Below are the records. Gather each line that holds "localparam".

* * *

$ cat src/logic/freq_counter_pkg.sv
// frequency counter shared definitions
// count and digit widths, display word types and the seven-segment encoding

package freq_counter_pkg;

	// captured edge count width
	localparam int count_width = 24;
	// digits on the display
	localparam int digit_count = 8;

	typedef logic [count_width-1:0] count_t;
	typedef logic [3:0] digit_t;
	// digit 0 sits in the least significant nibble
	typedef logic [digit_count*4-1:0] bcd_t;
	// bit order g f e d c b a dp, active high
	typedef logic [7:0] segments_t;
	// one-hot digit select, active high
	typedef logic [digit_count-1:0] anodes_t;

	// decimal point bit of a segment pattern
	localparam segments_t seg_dp = 8'h01;

	// bcd nibble to segment pattern with dp clear
	function automatic segments_t digit_to_segments(input digit_t digit);
		case (digit)
			4'd0: digit_to_segments = 8'h7e;
			4'd1: digit_to_segments = 8'h0c;
			4'd2: digit_to_segments = 8'hb6;
			4'd3: digit_to_segments = 8'h9e;
			4'd4: digit_to_segments = 8'hcc;
			4'd5: digit_to_segments = 8'hda;
			4'd6: digit_to_segments = 8'hfa;
			4'd7: digit_to_segments = 8'h0e;
			4'd8: digit_to_segments = 8'hfe;
			4'd9: digit_to_segments = 8'hde;
			// not a decimal digit so nothing lit
			default: digit_to_segments = 8'h00;
		endcase
	endfunction

endpackage

$ cat src/logic/display_scanner.sv
// seven-segment display scanner
// holds the last bcd word and lights one digit at a time
// with the decimal point on a fixed digit

`timescale 1ns/1ns

module display_scanner import freq_counter_pkg::*; #(
	// dwell per digit is 2**scan_log2 cycles
	parameter int scan_log2 = 12,
	// digit whose decimal point is lit
	parameter int dp_position = 2
) (
	input logic clock,
	input logic reset,
	input logic load,
	input bcd_t bcd,
	output segments_t segment,
	output anodes_t anode
);

	localparam int index_width = $clog2(digit_count);

	// word on show
	bcd_t held;
	// cycles spent on the current digit
	logic [scan_log2-1:0] dwell;
	// digit being lit
	logic [index_width-1:0] digit_index;
	digit_t digit;

	// hold the latest conversion
	always_ff @(posedge clock) begin
		if (reset) begin
			held <= '0;
		end else if (load) begin
			held <= bcd;
		end
	end

	// scan timing
	always_ff @(posedge clock) begin
		if (reset) begin
			dwell <= '0;
			digit_index <= '0;
		end else begin
			dwell <= dwell + 1'b1;
			// end of this dwell
			if (&dwell) begin
				if (digit_index == index_width'(digit_count - 1)) begin
					digit_index <= '0;
				end else begin
					digit_index <= digit_index + 1'b1;
				end
			end
		end
	end

	// current nibble to segments, one-hot anode
	always_comb begin
		digit = held[digit_index*4 +: 4];
		segment = digit_to_segments(digit);
		if (int'(digit_index) == dp_position) begin
			segment = segment | seg_dp;
		end
		anode = anodes_t'(1) << digit_index;
	end

endmodule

* * *

■ Task solution
	localparam int count_width = 24;
	localparam int digit_count = 8;
	localparam segments_t seg_dp = 8'h01;
	localparam int index_width = $clog2(digit_count);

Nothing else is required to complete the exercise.